Atherosclerosis is an inflammatory process triggered by the presence of
lipids in the vascular wall and encompasses a complex interaction between inflammatory cells, vascular elements and
lipoproteins through the expression of several adhesion molecules and
cytokines. Activation of the
nuclear receptor peroxisome proliferator-activated receptor-alpha (
PPAR-alpha) has been demonstrated to modulate many aspects of
lipoprotein metabolism and
inflammation in vitro as well as in animal and human studies. The tissue distribution of
PPAR-alpha is extensive and it is abundantly present in the vascular wall where it may mediate many of anti-inflammatory and antiatherogenic effects. Major clinical trials, such as the Veterans Affairs
High-Density Lipoprotein Intervention Trial, the Helsinki Heart Study and the Diabetes
Atherosclerosis Intervention Study, have demonstrated the beneficial effects of synthetic agonists of
PPAR-alpha, specifically
fibric acid derivatives, on
cardiovascular disease outcome. Although
fibric acid trials have reported cardiovascular risk reduction in patients with
dyslipidemia, the favorable alterations in plasma
lipids can only partially explain the reduction in cardiovascular events in these studies.

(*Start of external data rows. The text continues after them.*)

## src/rtl/oh_arbiter.sv

```systemverilog
// ---------------------------------------------------------------------------
// oh_arbiter
//
// Shares one combinational operand handler between two requesters.
// Requester 0 is the execute-stage operand path. Requester 1 is the
// address-generation path.
//
// Arbitration is round-robin. On a tie, the winner is the requester that was
// not accepted last. The winning request drives the handler's RB/I/S inputs.
// The handler's N output is captured into a one-entry result register, which
// is returned with a valid/ready handshake. Each requester also has a
// saturating counter of accepted grants.
//
// Ports
//   clk, rst_n                 clock (rising edge), async active-low reset
//   reqX_valid/rb/imm/sel      request from requester X (X = 0, 1)
//   reqX_ready                 request X accepted this cycle (with valid)
//   oh_rb/oh_i/oh_s            drive to the handler's RB, I and S inputs
//   oh_n                       combinational result from the handler
//   res_valid/n/id/illegal     result register contents
//   res_ready                  consumer takes the result
//   cnt_clr                    synchronous clear of both grant counters
//   gnt_cnt0/gnt_cnt1          saturating accepted-request counts
// ---------------------------------------------------------------------------
module oh_arbiter #(
    parameter int CNT_W = 16
) (
    input  logic             clk,
    input  logic             rst_n,

    input  logic             req0_valid,
    input  logic [31:0]      req0_rb,
    input  logic [20:0]      req0_imm,
    input  logic [2:0]       req0_sel,
    output logic             req0_ready,

    input  logic             req1_valid,
    input  logic [31:0]      req1_rb,
    input  logic [20:0]      req1_imm,
    input  logic [2:0]       req1_sel,
    output logic             req1_ready,

    output logic [31:0]      oh_rb,
    output logic [20:0]      oh_i,
    output logic [2:0]       oh_s,
    input  logic [31:0]      oh_n,

    output logic             res_valid,
    output logic [31:0]      res_n,
    output logic             res_id,
    output logic             res_illegal,
    input  logic             res_ready,

    input  logic             cnt_clr,
    output logic [CNT_W-1:0] gnt_cnt0,
    output logic [CNT_W-1:0] gnt_cnt1
);

    localparam logic [2:0] SEL_ILLEGAL = 3'b111;

    // Arbitration state: the requester accepted most recently.
    logic        last_gnt_reg;

    logic        res_valid_reg,   res_valid_next;
    logic [31:0] res_n_reg,       res_n_next;
    logic        res_id_reg,      res_id_next;
    logic        res_illegal_reg, res_illegal_next;
    logic        last_gnt_next;

    logic [1:0]  req_valid;
    logic [1:0]  grant;
    logic [1:0]  ready;
    logic        space;
    logic        accept;
    logic        accept_id;

    assign req_valid = {req1_valid, req0_valid};

    // The slot can take a new result when it is empty or is being drained
    // this cycle. Drain and accept in the same cycle replace the old result.
    assign space = ~res_valid_reg | res_ready;

    // The grant does not depend on space. A stalled requester keeps its grant,
    // and its operands stay on the handler, because last_gnt moves only on
    // accept.
    always_comb begin
        grant = 2'b00;
        case (req_valid)
            2'b01:   grant = 2'b01;
            2'b10:   grant = 2'b10;
            2'b11:   grant = last_gnt_reg ? 2'b01 : 2'b10;
            default: grant = 2'b00;
        endcase
    end

    assign ready      = grant & {2{space}};
    assign req0_ready = ready[0];
    assign req1_ready = ready[1];
    assign accept     = |ready;
    assign accept_id  = ready[1];

    // Handler drive. The idle pattern uses the illegal select, so the handler
    // output is a known zero when nobody is granted.
    always_comb begin
        oh_rb = 32'd0;
        oh_i  = 21'd0;
        oh_s  = SEL_ILLEGAL;
        if (grant[0]) begin
            oh_rb = req0_rb;
            oh_i  = req0_imm;
            oh_s  = req0_sel;
        end else if (grant[1]) begin
            oh_rb = req1_rb;
            oh_i  = req1_imm;
            oh_s  = req1_sel;
        end
    end

    // Result slot next state. The payload changes only on accept. A drain
    // clears only the valid flag.
    always_comb begin
        res_valid_next   = res_valid_reg;
        res_n_next       = res_n_reg;
        res_id_next      = res_id_reg;
        res_illegal_next = res_illegal_reg;
        last_gnt_next    = last_gnt_reg;
        if (accept) begin
            res_valid_next   = 1'b1;
            res_n_next       = oh_n;
            res_id_next      = accept_id;
            res_illegal_next = (oh_s == SEL_ILLEGAL);
            last_gnt_next    = accept_id;
        end else if (res_valid_reg && res_ready) begin
            res_valid_next   = 1'b0;
        end
    end

    always_ff @(posedge clk or negedge rst_n) begin
        if (!rst_n) begin
            res_valid_reg   <= 1'b0;
            res_n_reg       <= 32'd0;
            res_id_reg      <= 1'b0;
            res_illegal_reg <= 1'b0;
            // Reset to 1 so that requester 0 wins the first tie.
            last_gnt_reg    <= 1'b1;
        end else begin
            res_valid_reg   <= res_valid_next;
            res_n_reg       <= res_n_next;
            res_id_reg      <= res_id_next;
            res_illegal_reg <= res_illegal_next;
            last_gnt_reg    <= last_gnt_next;
        end
    end

    assign res_valid   = res_valid_reg;
    assign res_n       = res_n_reg;
    assign res_id      = res_id_reg;
    assign res_illegal = res_illegal_reg;

    // Per-requester saturating grant counters. A clear wins over an
    // increment in the same cycle.
    localparam logic [CNT_W-1:0] CNT_ONE = {{(CNT_W-1){1'b0}}, 1'b1};

    genvar gi;
    generate
        for (gi = 0; gi < 2; gi++) begin : gen_cnt
            logic [CNT_W-1:0] cnt_reg, cnt_next;

            always_comb begin
                cnt_next = cnt_reg;
                if (cnt_clr) begin
                    cnt_next = '0;
                end else if (ready[gi] && !(&cnt_reg)) begin
                    cnt_next = cnt_reg + CNT_ONE;
                end
            end

            always_ff @(posedge clk or negedge rst_n) begin
                if (!rst_n) begin
                    cnt_reg <= '0;
                end else begin
                    cnt_reg <= cnt_next;
                end
            end

            if (gi == 0) begin : gen_out0
                assign gnt_cnt0 = cnt_reg;
            end else begin : gen_out1
                assign gnt_cnt1 = cnt_reg;
            end
        end
    endgenerate

endmodule

```

## config.mk

```make
export PLATFORM = sky130hd
export DESIGN_NAME = oh_arbiter
export DESIGN_NICKNAME = d
export VERILOG_FILES = /design/src/rtl/oh_arbiter.sv
export SDC_FILE = /design/constraint.sdc
export NUM_CORES = 1
export LEC_CHECK = 0
export ABC_AREA = 1
export CORE_ASPECT_RATIO = 0.5
export CORE_MARGIN = 3
export CORE_UTILIZATION = 30
export CTS_BUF_LIST = sky130_fd_sc_hd__clkbuf_8
export DETAILED_ROUTE_END_ITERATION = 10
export GPL_ROUTABILITY_DRIVEN = 1
export GPL_TIMING_DRIVEN = 0
export HOLD_SLACK_MARGIN = 0.08
export PLACE_DENSITY = 0.7
export SYNTH_ARGS = -nofsm -noshare
export SYNTH_HDL_FRONTEND = slang
export SYNTH_SLANG_ARGS = --single-unit
```

## constraint.sdc

```tcl
create_clock -name clk -period 2.35 [get_ports clk]
set_input_delay 0.5875 -clock clk [delete_from_list [all_inputs] [get_ports clk]]
set_output_delay 0.5875 -clock clk [all_outputs]
set_load 0.1 [all_outputs]
```

==> impl_metrics.ini, run 1 <==
[outcome]
status = completed

[critical_path]
rr_startpoint = gnt_cnt1[0]
reg2reg_depth = 9
cp-end-kind = output pin
r2r_end = gnt_cnt1[10]
crit_path_start_kind = input port
r2r_slack_ns = 0.45
crit_fanout = 5
worstPathRequired_ns = 1.76
crit_type = input port to output pin
cp_data_arrival_time_ns = 1.76

[cts]
clkLatencyLatePin_ns = 0.35
path_clk_slew_ns = 0.07
cts-root-buf = clkbuf_8
clock-sinks = 68
cts_tree = built
ctsHoldBuffers = 0
htree_levels = 3
cts_buffers = 9
clock_path_buffers = 2

[drt]
first_iter_violations = 242
final_antenna_net_count = 0
first_pass_iters = 5
drcViolationCount = 0
drt_wl_total_um = 18300
viasPerCell = 4.85
via_count = 4801
post_drt_wl_per_cell_um = 18.5

[yosys]
synth_top_area_share_pct = 41.7
synth.avg_cell_area_um2 = 7.65
yosys-top-cells-area = dfrtp_1 42%, nand2_1 21%, a22o_1 12%
synth_seq_cells = 68
synthTopCellsByCount = 221 x nand2_1, 67 x dfrtp_1, 53 x a22o_1, 36 x nor2_1, 29 x nand4_1
synth_warnings = 0
synth_most_common_cell = nand2_1
synth_edf_count = 0
yosysUniqueCellTypes = 25
syn_nets = 677
syn_area_mm2 = 0.00402
yosys.area.top_type = dfrtp_1
async_flop_share_pct = 100
syn_inst = 525
synthFlopType = dfrtp_1
ys_seq_area_share_pct = 42.4

[global_routing]
grt_pass1_vias = 4421
antenna_found_initial = 0
grt_overflow = 0
grt_use_total_pct = 22.4
grt_pass1_wl_um = 25800
grt_max_degree = 69

[floorplanning]
row_count = 29
die-area_mm2 = 0.0149
die_h_um = 87.8
die_w_um = 170
start_util_pct = 31.2
ios = 275
core-area_mm2 = 0.0129

[timing]
fin_crit_ns = 2.35
tightest_slew_ns = 1.04
max_slew_margin_pct = 30.7
rsz0062_at_grt = true
clock_skew_ns = 0.0112
setup_viol = 0
hold_violations = 0
fin_setup_tns_ns = 0
timing.final.max_slew_violations = 0
min_period_over_period_pct = 99.9
timing.fmax_mhz = 426

[final_layout]
drive_gt1_share_pct = 23.1
seqCellArea_mm2 = 0.00170
postLayoutCellArea_mm2 = 0.00807
fill_cells = 1095
areaGrowthSynthToFinish_pct = 101
multiInputGateArea_mm2 = 0.00239
n_antenna_cell = 0
fin_nets = 967
largest_reg_flops = 32

[hold_path]
hp-class = input port to asynchronous set/reset pin

[placed_design]
dp_hpwl_um = 13800
port_buffers = 274
gp_congestion = 0.854
place_area_mm2 = 0.00704

[power]
vdd_ir_drop_max_mv = 0.759
power_density_mw_per_mm2 = 849
leakage_nw = 3.93

[run]
drv_cap = 0
## what timing repair did
action,4_1_cts,5_1_grt
resized for setup,607,51
buffers inserted,0,1
gates cloned,3,1
setup endpoints to repair,125,58
pin swaps,2,2
hold endpoints to repair,0,0
## logic make-up after synthesis
kind of cell,Yosys count,share of synthesized area [%]
AOI/OAI and AO/OA,66,13.7
xor gates and xnor gates,6,1.31
adders and majority gates,2,0.623
buffers and inverters,51,5.51
DFF,68,42.4
and+or+nand+nor,332,36.5
## worst max-delay path by stage
stage	from	endpoint	slack, ns	cells after the start
final	req0_valid	oh_rb[28]	0.003	6
after global routing	last_gnt_reg	oh_i[18]	-0.05	6
after CTS	last_gnt_reg	oh_rb[9]	-0.006	6
after detailed placement	req0_valid	oh_rb[30]	-1.44	7
after global placement	rst_n	res_valid	-2.00	1
after floorplan	gnt_cnt1[0]	gnt_cnt1[12]	0.09	10
## per-layer routing
metal  share of wire [%]  vias up  track usage, %
li1                    -     2328               -
met1                  44     2281            31.7
met2                  48      172            34.2
met3                 6.8       20            6.58
met4                 1.3        0            4.60
met5                   0        -               0
## report_power, final
| part | switching (W) | internal (W) | leakage [nW] | total, W |
|---|---|---|---|---|
| combinational | 0.00312 | 0.00122 | 2.95 | 0.00434 |
| sequential | 0.000115 | 0.00136 | 0.881 | 0.00147 |
| clock | 0.000452 | 0.000584 | 0.106 | 0.00104 |
## through the flow
step / setup WS (ns) / hold WS [ns] / total power (W) / util [%] / cells
floorplan: 0.0896 / 0.292 / 0.00433 / - / 525
global placement: -2.00 / 0.454 / 0.00543 / 54.7 / 969
detailed placement: -1.44 / 0.458 / 0.00544 / 54.6 / 969
CTS: -0.00624 / 0.391 / 0.00675 / 60.7 / 987
global route: -0.0488 / 0.414 / 0.00708 / 62.6 / 989
finish: 0.00300 / 0.342 / 0.00685 / 62.6 / 989
## cell usage in the layout, fill, tap and decap left out, drive strengths merged
cell,instances
inv,28
dlygate4sd2,63
o22ai,2
dfrtp,67
nand3,21
ha,2
clkdlybuf4s15,5
o21ai,4
or2,6
clkdlybuf4s50,146
nand4,29
nand2,229
a22o,53
dfstp,1
clkinv,2
buf,78
nand3b,1
bufinv,2
nor2,46
o21bai,7
clkinvlp,4
xor2,6
clkbuf,17
## area by class of cell
class | count | area share (%)
flip-flops and latches | 68 | 21.1
inverters | 28 | 1.54
plain buffers | 23 | 3.29
well taps | 170 | 2.64
multi-input cells | 406 | 29.7
clock buffers | 9 | 1.54
clock inverters | 6 | 1.01
repair inverters | 2 | 0.186
repair buffers | 277 | 39.0
## worst max-delay path, stage by stage
cell and delay (ns):
dlygate4sd2_1 0.28, nand2_4 0.13, clkinvlp_4 0.18, buf_8 0.18
a22o_2 0.23, buf_12 0.17
(Power assumes the default switching activity.)
==> run 2, diff against run 1 <==
- REMOVE_ABC_BUFFERS: default -> 1
- SKIP_LAST_GASP: default -> 1
==> run 2 against run 1 <==
Compared with the run above:
- first-iteration DRC count grew 37%
- flip-flop and latch count did not move
- clock skew fell by 0.0054 ns
- largest cell class unchanged
==> impl_metrics.ini, run 2 (synthesis gave the netlist of run 1 again) <==
[outcome]
status = completed

[placed_design]
placed_cells = 946
port_buffers = 274
gp_congestion = 0.872
dp_hpwl_um = 12800

[cts]
cts_tree = built
cts_buffers = 9
clock_path_buffers = 2
ctsHoldBuffers = 0
path_clk_slew_ns = 0.07
htree_levels = 3
cts-root-buf = clkbuf_8
clock-sinks = 68
clkLatencyLatePin_ns = 0.34

[final_layout]
final_common_cell = nand2_1
fin_nets = 948
seqCellArea_mm2 = 0.00170
stdcell_count = 971
n_antenna_cell = 0
multiInputGateArea_mm2 = 0.00226
fill_cells = 1106
final_cell_mix = 216 x nand2_1, 146 x clkdlybuf4s50_1, 67 x dfrtp_1, 63 x dlygate4sd2_1, 48 x buf_12
largest_reg_flops = 32
drive_gt1_share_pct = 17.4
areaGrowthSynthToFinish_pct = 94.7

[global_routing]
grt_overflow = 0
grt_pass1_vias = 4480
grt_use_total_pct = 21.8
grt_max_degree = 69
antenna_found_initial = 0
grt_pass1_wl_um = 25300

[drt]
first_pass_iters = 5
drcViolationCount = 0
via_count = 4814
post_drt_wl_per_cell_um = 18.3
final_antenna_net_count = 0
drt_wl_total_um = 17800
first_iter_violations = 332
viasPerCell = 4.96

[floorplanning]
start_util_pct = 31.2
die_h_um = 87.8
ios = 275
core-area_mm2 = 0.0129
die-area_mm2 = 0.0149
die_w_um = 170
row_count = 29

[timing]
holdWs_ns = 0.352
min_period_over_period_pct = 99.5
max_slew_margin_pct = 26.2
fin_crit_ns = 2.34
setup_viol = 0
timing.fmax_mhz = 428
clock_skew_ns = 0.00579
hold_violations = 0
tightest_slew_ns = 1.11
timing.final.max_slew_violations = 0
rsz0062_at_grt = true

[critical_path]
r2r_end = res_n[24]
crit_fanout = 13
reg2reg_depth = 9
cp_data_arrival_time_ns = 1.75
rr_startpoint = last_gnt_reg
worstPathRequired_ns = 1.76
crit_type = register to output pin
crit_path_start_kind = register
cp-end-kind = output pin
r2r_slack_ns = 0.34

[power]
power_density_mw_per_mm2 = 871
vdd_ir_drop_max_mv = 0.594
leakage_nw = 3.80
power_w = 0.00681

[hold_path]
hp-class = input port to asynchronous set/reset pin

[run]
drv_cap = 0
[run 2: report_power, final]
| part | total, W | leakage [nW] | switching, W | internal, W |
|---|---|---|---|---|
| Clock | 0.00113 | 0.112 | 0.000473 | 0.000657 |
| Combinational | 0.00422 | 2.81 | 0.00311 | 0.00111 |
| Sequential | 0.00146 | 0.882 | 0.000102 | 0.00135 |
| Total | 0.00681 | 3.80 | 0.00368 | 0.00313 |
[run 2: worst max-delay path by stage]
| stage | startpoint | endpoint | depth (start not counted) |
|---|---|---|---|
| after floorplan | req1_valid | req0_ready | 5 |
| after global placement | rst_n | gnt_cnt0[7] | 1 |
| after detailed placement | req1_valid | oh_rb[22] | 5 |
| after CTS | last_gnt_reg | oh_rb[17] | 6 |
| after global routing | last_gnt_reg | oh_rb[5] | 6 |
| final | last_gnt_reg | oh_i[18] | 6 |
[run 2: what timing repair did]
item,4_1_cts,5_1_grt
pin swaps,2,2
buffers inserted,3,1
endpoints found under the setup margin,190,59
cloned,4,1
gates resized for setup,555,72
[run 2: cell type report]
cell class,count,area share (%)
timing repair inverter,5,0.976
tap,170,2.72
clock inverter,5,1.07
sequential,68,21.8
timing repair buffer,278,40.7
inverter,28,1.82
clock buffer,11,1.94
multi-input combinational,406,28.9
[run 2: per-layer routing]
layer / up-vias / GRT usage [%] / routed length (µm)
met4: 0 / 6.45 / 387
met5: - / 0 / 0
met3: 22 / 4.91 / 1230
met1: 2300 / 28.4 / 7450
li1: 2293 / - / -
met2: 199 / 36.6 / 8750
[run 2: through the flow]
step	TNS, ns	util [%]	setup slack (ns)	instance area (µm²)
finish	0	60.7	0.0117	7820
detailed placement	-150.69	53.2	-1.77	6850
floorplan	-17.85	-	-0.341	3900
CTS	-0.0440	58.2	-0.0161	7490
global route	-1.30	60.7	-0.0650	7820
global placement	-265.05	53.2	-1.76	6860
[run 2: worst max-delay path, stage by stage, from the launching register on]
cell	delay (ns)
dfstp_2	0.55
inv_2	0.05
nand2_4	0.07
nand2_8	0.17
inv_12	0.16
a22o_1	0.21
buf_12	0.19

One common link among these trials was a cohort with a high prevalence of
insulin resistance or diabetes, conditions associated with heightened systemic
inflammation and increased risk for development and progression of
atherosclerosis. In this paper, we will review the many antiatherogenic effects of
PPAR-alpha ligands and evidence from
fibric acid trials that individuals with
insulin resistance or diabetes benefit the most from these drugs, consistent with their anti-inflammatory and antithrombotic properties.